A displaced Californian composer writes about music made for the long while & the world around that music. ~ The avant-garde is flexibility of mind. — John Cage ~ ...composition is only a very small thing, taken as a part of music as a whole, and it really shouldn't be separated from music making in general. — Douglas Leedy ~ My God, what has sound got to do with music! — Charles Ives
Wednesday, March 09, 2011
Insertions and Deletions
This page is a fascinating record of the editing process of a David Foster Wallace piece recently published in The New Yorker. (The piece, Backbone, is highly recommended as an example of Wallace at his most obsessive.) Curiously, my fascination for the working processes of writers — I'm perpetually getting serenely lost in all those volumes of Joyce's notes, sketches, drafts, and proofs — doesn't extend much to the work of composers, and I've more or less given up on maintaining my own sketches and drafts.
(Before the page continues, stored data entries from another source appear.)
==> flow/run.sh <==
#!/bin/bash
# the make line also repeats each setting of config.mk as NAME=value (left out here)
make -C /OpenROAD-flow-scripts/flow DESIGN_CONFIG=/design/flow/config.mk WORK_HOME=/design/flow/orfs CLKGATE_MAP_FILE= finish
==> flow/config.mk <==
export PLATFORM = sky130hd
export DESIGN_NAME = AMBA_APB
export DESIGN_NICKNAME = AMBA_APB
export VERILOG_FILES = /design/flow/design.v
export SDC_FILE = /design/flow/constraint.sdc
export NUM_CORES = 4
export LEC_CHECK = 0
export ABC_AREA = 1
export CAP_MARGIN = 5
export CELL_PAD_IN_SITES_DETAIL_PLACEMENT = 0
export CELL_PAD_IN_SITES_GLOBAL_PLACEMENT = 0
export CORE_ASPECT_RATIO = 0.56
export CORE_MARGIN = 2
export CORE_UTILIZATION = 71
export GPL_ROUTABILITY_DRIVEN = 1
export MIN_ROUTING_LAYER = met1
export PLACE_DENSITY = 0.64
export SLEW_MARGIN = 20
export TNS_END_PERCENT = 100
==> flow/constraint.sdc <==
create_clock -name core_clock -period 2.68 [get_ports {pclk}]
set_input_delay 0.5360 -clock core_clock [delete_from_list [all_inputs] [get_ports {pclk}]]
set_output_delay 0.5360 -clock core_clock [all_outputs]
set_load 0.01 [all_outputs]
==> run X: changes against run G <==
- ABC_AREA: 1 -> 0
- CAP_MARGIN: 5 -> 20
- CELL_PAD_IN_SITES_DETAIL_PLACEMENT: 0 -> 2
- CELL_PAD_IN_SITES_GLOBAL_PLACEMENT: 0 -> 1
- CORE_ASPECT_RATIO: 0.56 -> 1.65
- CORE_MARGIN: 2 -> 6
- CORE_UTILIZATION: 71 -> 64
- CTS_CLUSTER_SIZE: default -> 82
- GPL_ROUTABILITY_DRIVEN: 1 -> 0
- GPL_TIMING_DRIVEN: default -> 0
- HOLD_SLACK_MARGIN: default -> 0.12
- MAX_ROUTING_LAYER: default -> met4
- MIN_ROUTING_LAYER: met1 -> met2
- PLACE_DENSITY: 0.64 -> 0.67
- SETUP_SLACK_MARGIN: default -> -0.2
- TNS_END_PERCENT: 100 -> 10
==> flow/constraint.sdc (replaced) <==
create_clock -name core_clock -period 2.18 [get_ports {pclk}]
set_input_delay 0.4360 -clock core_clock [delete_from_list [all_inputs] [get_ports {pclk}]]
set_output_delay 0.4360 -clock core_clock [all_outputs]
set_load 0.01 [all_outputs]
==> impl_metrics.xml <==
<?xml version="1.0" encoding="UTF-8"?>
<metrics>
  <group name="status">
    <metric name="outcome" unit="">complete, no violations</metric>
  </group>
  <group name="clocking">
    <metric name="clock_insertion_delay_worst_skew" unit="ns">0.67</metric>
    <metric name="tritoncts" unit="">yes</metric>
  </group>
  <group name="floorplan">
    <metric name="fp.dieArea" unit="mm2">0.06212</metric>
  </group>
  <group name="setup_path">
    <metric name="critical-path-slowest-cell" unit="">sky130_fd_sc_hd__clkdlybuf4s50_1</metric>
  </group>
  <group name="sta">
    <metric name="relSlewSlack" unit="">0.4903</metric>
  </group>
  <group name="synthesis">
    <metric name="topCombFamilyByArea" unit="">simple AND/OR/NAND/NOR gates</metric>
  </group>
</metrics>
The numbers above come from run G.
== wip/sierra ==
Design ALU, start of the top module:
module ALU(
input clk,
input [15:0]a,b,
input [3*8:0] op,
output  reg [31:0]out
    );
wire [15:0]z1,z2;
wire [31:0]z3;
reg [15:0] a1, a2, a3, b1, b2, b3;
reg [1:0] sel;
wire Cout;
always @(*)
if(  op == "" || op == "~" || op == "|" || op == "&" || op == "~&" || op == "~|" ||
     op == "^" || op == "~^" || op == ">>" || op == "<<" || op == "asr" || 
     op == "asl" || op == "ror" || op == "rol" || op == "cmp" )
 sel = 2'b00;
else if(op == "+" || op == "-")
    sel = 2'b01;
else if( op == "*" )
    sel = 2'b10;
else
    sel = 2'b00;
logical L(a1, b1, op, z1);
arithmetic AA1( a2,b2,op,z2,Cout);
multiplier M( clk,a3, b3, z3);
always @(*)
case(sel)
2'b00 : begin
        a1 = a;
        a2 = 0;
        a3 = 0;
        b1 = b;
        b2 = 0;
        b3 = 0;
        out[15:0] = z1;
        out[31:16] = 0;
        end
2'b01  : begin
        a1 = 0;
        a2 = a;
        a3 = 0;
        b1 = 0;
        b2 = b;
        b3 = 0;
        out[15:0] = z2;
        out[16] = Cout;
        out[31:17] = 0;
        end     
default :  begin
        a1 = 0;
        a2 = 0;
        a3 = a;
        b1 = 0;
        b2 = 0;
        b3 = b;
       out = z3;
        end            
endcase
endmodule
Size: ~2,600 cells after synthesis, about 32 flip-flops, roughly 90 I/O pins, ~18,000 µm² of cells after synthesis.
export LEC_CHECK = 0
export CAP_MARGIN = 20
export CORE_MARGIN = 2
export CORE_UTILIZATION = 65
export CTS_CLUSTER_DIAMETER = 59
export SETUP_SLACK_MARGIN = 4.6
export SLEW_MARGIN = 20
create_clock -name core_clock -period 28.0 [get_ports {clk}]
run.sh (not shown) runs the stock make flow with config.mk's settings and CLKGATE_MAP_FILE=.
wip/sierra did not finish; the tool stopped in 5_1_grt with error GRT-0232.
The inputs of wip/lagoon differ from those of wip/sierra as listed below.
Settings: CTS_CLUSTER_SIZE now 93, previously not set; ABC_AREA now 1, previously not set; PLACE_DENSITY_LB_ADDON now 0.29, previously not set; CORE_ASPECT_RATIO now 0.5, previously not set; CTS_CLUSTER_DIAMETER now 190, was 59; CORE_UTILIZATION now 70, was 65; SETUP_SLACK_MARGIN no longer set, was 4.6.
[summary]
wip/lagoon has completed all stages; timing, DRC and antenna checks passed. Lower post-CTS setup buffer count goes to wip/lagoon over wip/sierra. Multiplexer share of the synthesized area, wip/sierra and wip/lagoon: higher on wip/sierra. Floorplan check, wip/lagoon vs wip/sierra: die outline smaller in wip/lagoon.
[inputs] wip/violet vs wip/lagoon
Settings: CORE_ASPECT_RATIO no longer set, was 0.5; CORE_UTILIZATION now 40, was 70; CTS_CLUSTER_SIZE now 95, was 93; CORE_MARGIN now 8, was 2; PLACE_DENSITY_LB_ADDON no longer set, was 0.29; CTS_CLUSTER_DIAMETER now 218, was 190; TNS_END_PERCENT now 15, previously not set; ABC_AREA no longer set, was 1.
Findings:
No run among wip/lagoon and wip/violet stopped early or left any final violation; all are clean. NOTE number of buffers other than clock buffers in the final layout wip/lagoon->wip/violet increased by more than a quarter. On total of clock buffers placed in the layout: wip/violet sits below wip/lagoon. Compared to wip/lagoon, wip/violet has cell area power density 2.0% higher. wip/violet vs. wip/lagoon: worst setup slack moved down; cell area moved up.
> inputs changed (wip/violet -> wip/zinc)
Settings: removing CTS_CLUSTER_DIAMETER (formerly 218); removing CTS_CLUSTER_SIZE (formerly 95); removing TNS_END_PERCENT (formerly 15); changing CORE_MARGIN from 8 to 2; changing the clock period (ns, I/O delays scaled along) from 28.0 to 27.1.
==> comparison <==
- Compared with wip/violet, wip/zinc shows portion of total power attributed to combinational logic higher by 1.7 points.
- The critical path depth of wip/zinc exceeds that of wip/violet by about 0.9%.
- wip/zinc vs wip/violet: design area up by a few percent
- In wip/zinc, the core utilization came out 1.3 points above the value in wip/violet.
- Vertical die size of wip/zinc falls short of that of wip/violet by a few percent.
- Relative to wip/violet, the post-route clock period utilization of wip/zinc is higher by 0.66 points.
- Per the final summary, wip/zinc finished and its layout is clean on timing, DRC and antenna.
- Relative to wip/violet, die span in x has gone down in wip/zinc.
- wip/violet has a higher worst endpoint required time than wip/zinc.
- Compare wip/zinc and wip/violet | number of placed instances, taps included higher: wip/zinc
- Leakage component of the power for wip/zinc is higher than for wip/violet.


ALU again, from the RTL that the note above started with.
==> flow/design.v (excerpt) <==
module ALU(
input clk,
input [15:0]a,b,
input [3*8:0] op,
output  reg [31:0]out
    );
make LEC_CHECK=0 ABC_AREA=1 CAP_MARGIN=0 CORE_ASPECT_RATIO=1.74 CORE_MARGIN=2 CORE_UTILIZATION=48 CTS_CLUSTER_DIAMETER=369 CTS_CLUSTER_SIZE=98 GPL_ROUTABILITY_DRIVEN=1 PLACE_DENSITY_LB_ADDON=0.26 SLEW_MARGIN=20 TNS_END_PERCENT=30 finish   # period 33.2 ns
Edit:
Settings changed: CORE_ASPECT_RATIO 1.74 to 0.58, CORE_UTILIZATION 48 to 38, SETUP_SLACK_MARGIN set to 5.0.
Critical path depth rose by 11.
Utilization fell by 10 points.
Cell area rose by 1.5%.
Via count fell by 3.8%.
Die size rose by 26%.
Setup slack improves by 0.69 ns.
Cell count rose by 4.3%.
Edit:
Settings changed: ABC_AREA 1 to unset, CAP_MARGIN 0 to 20, CORE_ASPECT_RATIO 0.58 to unset, CORE_UTILIZATION 38 to 67, CTS_CLUSTER_DIAMETER 369 to unset, GPL_ROUTABILITY_DRIVEN 1 to unset, PLACE_DENSITY_LB_ADDON 0.26 to unset, SETUP_SLACK_MARGIN 5.0 to unset, TNS_END_PERCENT 30 to unset.
Clock period 33.2 ns to 35.4 ns, I/O delays scaled along.
What happened:
- setup slack gets worse by 2.8 ns
- sequential power decreases by 6.2%
- routed wire length is higher by 7.8%
- core utilization rose by 31 points
- total power decreases by 10%
- sequential cell count does not change
- die area shrinks by 43%
- count of clock-buffer cells in the layout goes up by 2
- global-route usage grows by 20 points
Edit:
Settings changed: CORE_UTILIZATION 67 to 58, CTS_CLUSTER_SIZE 98 to unset, TNS_END_PERCENT set to 35.
Clock period 35.4 ns to 22.8 ns, I/O delays scaled along.
What happened: The new run did not get past global routing. Die size is higher by about a fifth. Area after synthesis is unchanged. Synthesized cell count stays the same.


Starting RTL as in the previous note.
Settings: LEC_CHECK=0, ABC_AREA=1, CAP_MARGIN=0, CORE_ASPECT_RATIO=0.58, CORE_MARGIN=2, CORE_UTILIZATION=69, CTS_CLUSTER_DIAMETER=226, CTS_CLUSTER_SIZE=98, GPL_ROUTABILITY_DRIVEN=1, PLACE_DENSITY_LB_ADDON=0.26, SLEW_MARGIN=20, TNS_END_PERCENT=30; clock period 33.2 ns.
The starting point finished with timing, DRC and antenna clean.
Change:
CORE_UTILIZATION = 25   (was 69)
CTS_CLUSTER_DIAMETER = 369   (was 226)
Maximum frequency came out higher by a few percent.
Cell count went up by about a fifth.
Cell area rises by a few percent.
Setup slack gains 0.72 ns.
Total power fell slightly.
Hold slack loses 0.061 ns.
Change:
CORE_UTILIZATION = 31   (was 25)
CTS_CLUSTER_DIAMETER = unset   (was 369)
CTS_CLUSTER_SIZE = unset   (was 98)
SETUP_SLACK_MARGIN = 5.0   (was unset)
TNS_END_PERCENT = unset   (was 30)
=>
- The changed run completed without violations
- non-clock buffer count does not change
- routed wire length came out lower by 7.8%
- power increases by 1.0%
- hold slack improves by 0.035 ns
- maximum frequency rises by 4.7%
- sequential cell count does not change
- final area decreases by 0.34%
- worst setup slack gains 1.2 ns
- final cell count is lower by 3.7%
- clock-buffer cell count stays the same
Change:
ABC_AREA = unset   (was 1)
CAP_MARGIN = 20   (was 0)
CORE_ASPECT_RATIO = unset   (was 0.58)
CORE_UTILIZATION = 61   (was 31)
GPL_ROUTABILITY_DRIVEN = unset   (was 1)
PLACE_DENSITY_LB_ADDON = unset   (was 0.26)
clock period = 28.0 ns   (was 33.2 ns; I/O delays follow)
Effect: Count of clock-buffer cells in the layout does not change. Hold slack gets worse by 1.1 ns. Combinational power fell by a few percent. Critical path depth fell by 25. Final cell count fell by about a fifth. Clock power rose by a few percent. Global-route usage rose by 24 points. Synthesized area fell slightly. Die area fell by well over a third. Power rose by a few percent. Final area rose by about a fifth.
Change:
CORE_UTILIZATION = 66   (was 61)
SETUP_SLACK_MARGIN = 3.58   (was 5.0)
This time the run never finished: it broke off in 5_1_grt; die area falls by 7.4%; synthesized area does not change; synthesized cell count is unchanged.


ALU again, from the RTL that the note above started with.
Settings: LEC_CHECK=0, CAP_MARGIN=5, CORE_MARGIN=2, CORE_UTILIZATION=70, CTS_CLUSTER_DIAMETER=43, PLACE_DENSITY=0.65, SETUP_SLACK_MARGIN=-1.47, SLEW_MARGIN=20, TNS_END_PERCENT=35; clock period 25.6 ns.
The first run completed, yet does not pass: setup timing.
Then changed:
Settings changed: CORE_UTILIZATION 70 to 67, CTS_CLUSTER_DIAMETER 43 to default, PLACE_DENSITY 0.65 to default, SETUP_SLACK_MARGIN -1.47 to 4.18, TNS_END_PERCENT 35 to default.
Clock period 25.6 ns to 28.0 ns, I/O delays scaled along.
After rerunning: The changed run never finished: it broke off in 5_1_grt. Die area goes up by a few percent. Area after synthesis is unchanged. Synthesized cell count stays the same.


ALU again, from the RTL that the note above started with.
Settings: LEC_CHECK=0, CAP_MARGIN=20, CORE_MARGIN=2, CORE_UTILIZATION=68, SETUP_SLACK_MARGIN=-1.55, SLEW_MARGIN=20; clock period 21.9 ns.
The baseline never finished: it broke off in clock tree synthesis (4_1_cts).
Next try:
Settings changed: CORE_UTILIZATION 68 to 13, SETUP_SLACK_MARGIN -1.55 to default.
Clock period 21.9 ns to 35.4 ns, I/O delays scaled along.
=>
- With this change the flow went through all stages and came out clean
- synthesized cell count stays the same
- synthesized area does not change
- die size goes up to 5.1 times its value
Next try:
Settings changed: ABC_AREA from default to 1, CORE_UTILIZATION 13 to 65.
Clock period 35.4 ns to 18.8 ns, I/O delays scaled along.
Effect: The changed run did not get past clock tree synthesis (4_1_cts). Area after synthesis goes up slightly. Die size falls by well over a third. Synthesized cell count rises by about a fifth.
Next try:
Settings changed: ABC_AREA 1 to default, CORE_UTILIZATION 65 to 28.
Clock period 18.8 ns to 27.1 ns, I/O delays scaled along.
Now the flow produced a clean layout.
Synthesized area went down by 0.81%.
Die area went up by 130%.
Synthesized cell count went down by 16%.
Next try:
Settings changed: CORE_UTILIZATION 28 to 40.
Clock period 27.1 ns to 28.0 ns, I/O delays scaled along.
Effect: Combinational power falls by about 5.4%; non-clock buffer count came out lower by 40; utilization is higher by 13 points; wire length grows by about 3%; design area shrinks by about 3.4%; setup slack improved by 280 ps; total power drops by 11%; area after synthesis is unchanged; global-route usage went up by 8.9 points; final cell count decreases by about 8%.
Next try:
Settings changed: ABC_AREA from default to 1, CORE_UTILIZATION 40 to 70, CTS_CLUSTER_DIAMETER from default to 190, CTS_CLUSTER_SIZE from default to 93, PLACE_DENSITY from default to 0.95, TNS_END_PERCENT from default to 15.
Outcome: The new run produced a clean layout. Routed wire length goes down by 12%. Sequential cell count is unchanged. First-iteration DRC count goes up by 45%. Worst setup slack gets better by 760 ps. Sequential share of layout area goes up by 0.14 points. Total power goes up by 18%. Maximum frequency goes up by 2.9%. Count of clock-buffer cells in the layout goes up by 2. Combinational power goes up by 27%. Die area goes down by 42%.


## run A
The RTL this note starts from:
==> flow/design.v <==
`timescale 1ns / 1ps
module logical(
input [15:0] a,b,
input [3*8:0] sel,
output reg [15:0] x
    );
 always@(*)
begin
    case(sel)
    "~": 
            x=~a;
    "|": 
            x=a|b;
    "&": 
            x=a&b;
    "~&": 
            x=~(a&b);
    "~|": 
            x=~(a|b);
    "^": 
            x=a^b;
    "~^": 
            x=~(a^b);
    "<<": 
            x=a<<1;
    ">>": 
            x=a>>1;
    "asl": 
            x={a[14:0],1'b0};
    "asr": 
            x={a[15],a[15:1]};
    "rol": 
            x={a[14:0],a[15]};
    "ror": 
            x={a[0],a[15:1]};  
    "cmp": 
            if(a>b)
                x=1;
             else if(a<b)
                x=16'hffff;
             else
                x=0;  
     default:
            x=0;
     endcase
end
endmodule
`timescale 1ns / 1ps
module arithmetic(
input [15:0] A,
input [15:0] B,
input [8:0] sel,
output reg [15:0] Sum,
output reg Cout
    );
wire [15:0] B_comp;
twos_comp TC(B,B_comp);
reg [15:0] b;
wire [15:0] S1;
wire c1;
adder A1( A, b, S1, c1);
always @(*)
case(sel)
"+" : begin
        b = B;
        Sum = S1;
        Cout = c1;
      end
"-" : begin
        b = B_comp;
        Sum = S1;
        Cout = 0;
      end       
default : begin
        b = B;
        Sum = 0;
        Cout = 0;
        end       
endcase 
endmodule
module adder(
input [15:0] A,
input [15:0] B,
output [15:0] Sum,
output Cout
    );
wire [2:0] cout_cla;
wire Cin;
assign Cin = 0;
carry_look_ahead CLA1(A[3:0],B[3:0], Cin, cout_cla[0]);
carry_look_ahead CLA2(A[7:4],B[7:4], cout_cla[0], cout_cla[1]);
carry_look_ahead CLA3(A[11:8],B[11:8], cout_cla[1], cout_cla[2] );  
carry_look_ahead CLA4(A[15:12],B[15:12], cout_cla[2], Cout );
ripple_carry_adder RCA1(A[3:0], B[3:0], Cin, Sum[3:0]);
ripple_carry_adder RCA2(A[7:4], B[7:4],cout_cla[0], Sum[7:4]);
ripple_carry_adder RCA3(A[11:8], B[11:8], cout_cla[1], Sum[11:8]);
ripple_carry_adder RCA4(A[15:12], B[15:12], cout_cla[2], Sum[15:12]);  
endmodule
module full_adder(
input a, b, cin,
output sum, cout
);
    assign sum = a ^ b ^ cin;
    assign cout = (a & b) | (b & cin) | (cin & a);
endmodule
module ripple_carry_adder(
    input [3:0] a, b,
    input cin,
    output [3:0] sum
);
    wire [3:0] c;
    full_adder FA1(a[0], b[0], cin, sum[0], c[0]);
    full_adder FA2(a[1], b[1], c[0], sum[1], c[1]);
    full_adder FA3(a[2], b[2], c[1], sum[2], c[2]);
    full_adder FA4(a[3], b[3], c[2], sum[3], c[3]);
endmodule
module carry_look_ahead(
input [3:0]a,b,
input Cin,
output Cout1);
wire [3:0]p,g;
assign p = a^b;
assign g = a&b;
assign Cout1 =  g[3] | (p[3] & g[2]) | (p[3] & p[2] & g[1]) | (p[3] & p[2] & p[1] & g[0]) | (p[3] & p[2] & p[1] & p[0] & Cin);
endmodule
module twos_comp(
input [15:0]B,
output [15:0]B_comp
);
assign B_comp = ~B + 1'b1;
endmodule
`timescale 1ns / 1ps
module multiplier( input clk, input[15:0]A1, B1, output reg [31:0] C);
integer i;
reg [31:0]A2;
reg [15:0]B2;
always@(posedge clk )
begin
		C=0;
		A2[15:0]=A1;
		A2[31:16]=0;
		B2=B1;
        for (i=0;i<16;i=i+1)
        begin
			if(B1[i]==1'b0)
			begin
				C=C+0;
			end
			else
			begin
				C=C+(A1<<i);
			end
		end
end
endmodule
`timescale 1ns / 1ps
module ALU(
input clk,
input [15:0]a,b,
input [3*8:0] op,
output  reg [31:0]out
    );
wire [15:0]z1,z2;
wire [31:0]z3;
reg [15:0] a1, a2, a3, b1, b2, b3;
reg [1:0] sel;
wire Cout;
always @(*)
if(  op == "" || op == "~" || op == "|" || op == "&" || op == "~&" || op == "~|" ||
     op == "^" || op == "~^" || op == ">>" || op == "<<" || op == "asr" || 
     op == "asl" || op == "ror" || op == "rol" || op == "cmp" )
 sel = 2'b00;
else if(op == "+" || op == "-")
    sel = 2'b01;
else if( op == "*" )
    sel = 2'b10;
else
    sel = 2'b00;
logical L(a1, b1, op, z1);
arithmetic AA1( a2,b2,op,z2,Cout);
multiplier M( clk,a3, b3, z3);
always @(*)
case(sel)
2'b00 : begin
        a1 = a;
        a2 = 0;
        a3 = 0;
        b1 = b;
        b2 = 0;
        b3 = 0;
        out[15:0] = z1;
        out[31:16] = 0;
        end
2'b01  : begin
        a1 = 0;
        a2 = a;
        a3 = 0;
        b1 = 0;
        b2 = b;
        b3 = 0;
        out[15:0] = z2;
        out[16] = Cout;
        out[31:17] = 0;
        end     
default :  begin
        a1 = 0;
        a2 = 0;
        a3 = a;
        b1 = 0;
        b2 = 0;
        b3 = b;
       out = z3;
        end            
endcase
endmodule
make LEC_CHECK=0 ABC_AREA=1 CAP_MARGIN=0 CORE_ASPECT_RATIO=0.58 CORE_MARGIN=7 CORE_UTILIZATION=17 CTS_CLUSTER_DIAMETER=43 CTS_CLUSTER_SIZE=22 GPL_ROUTABILITY_DRIVEN=1 PLACE_DENSITY_LB_ADDON=0.22 SETUP_SLACK_MARGIN=5.0 SLEW_MARGIN=20 finish   # period 17.3 ns
Run A finished all stages; however, its layout fails the closing checks, the failures being setup timing.
What run B does differently from run A at the input level:
Settings: CORE_UTILIZATION: 17 -> 58; CTS_CLUSTER_DIAMETER: 43 -> unset; CORE_MARGIN: 7 -> 2; PLACE_DENSITY_LB_ADDON: 0.22 -> unset; CTS_CLUSTER_SIZE: 22 -> unset; the clock period (ns, I/O delays scaled along): 17.3 -> 21.3.
==> comparison <==
Run B | ERROR | global routing
The final report for run A shows a completed flow and a layout that fails verification, specifically setup timing.
Any difference in share of the yosys chip area belonging to registers between run A and run B is small enough to ignore.
Looking only at horizontal extent of the die, and setting everything else aside, the lower value of run A and run B goes to run B.
Higher cell count after placement was reported by run A, not run B.
Taking run A as the reference, in run B count of buffers added by post-CTS timing repair for setup increased by about 1.6% relative to the old numbers; HPWL after detailed placement -8.5 mm.
Run B vs run A: total cell area at the placement stage down in run B
[inputs] run C vs run B
Settings: CORE_ASPECT_RATIO: 0.58 -> unset; GPL_ROUTABILITY_DRIVEN: 1 -> unset; CAP_MARGIN: 0 -> 20; SETUP_SLACK_MARGIN: 5.0 -> unset; CORE_UTILIZATION: 58 -> 66; the clock period (ns, I/O delays scaled along): 21.3 -> 35.4.
Findings:
Run C completed every stage of the flow, and the final layout passed the timing, DRC and antenna checks.
In the reports for run C and run B, the smaller total instance count after detailed placement belongs to run C.
Against run B, die width in run C fell by more than a quarter.
Total number of placement rows in run C vs run B: up 12
Number of setup buffers added after CTS, run C and run B, lower one = run C.
No activity file was given, so power comes from the tool's default toggle rates.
I used to love to puzzle through things like this — having worked intensely with manuscript materials by a diverse collection of composers including Machaut, Ockeghem, Lully, Ives, Partch, Cage — but found myself soon imitating methods too much for my own comfort. (Some scores should carry a warning label: Analyzing music other than your own can be infectious!) Perhaps the translation of methods from one medium into another involved in following a writer (or a writer/artist like Duchamp or Klee) provides a useful distance.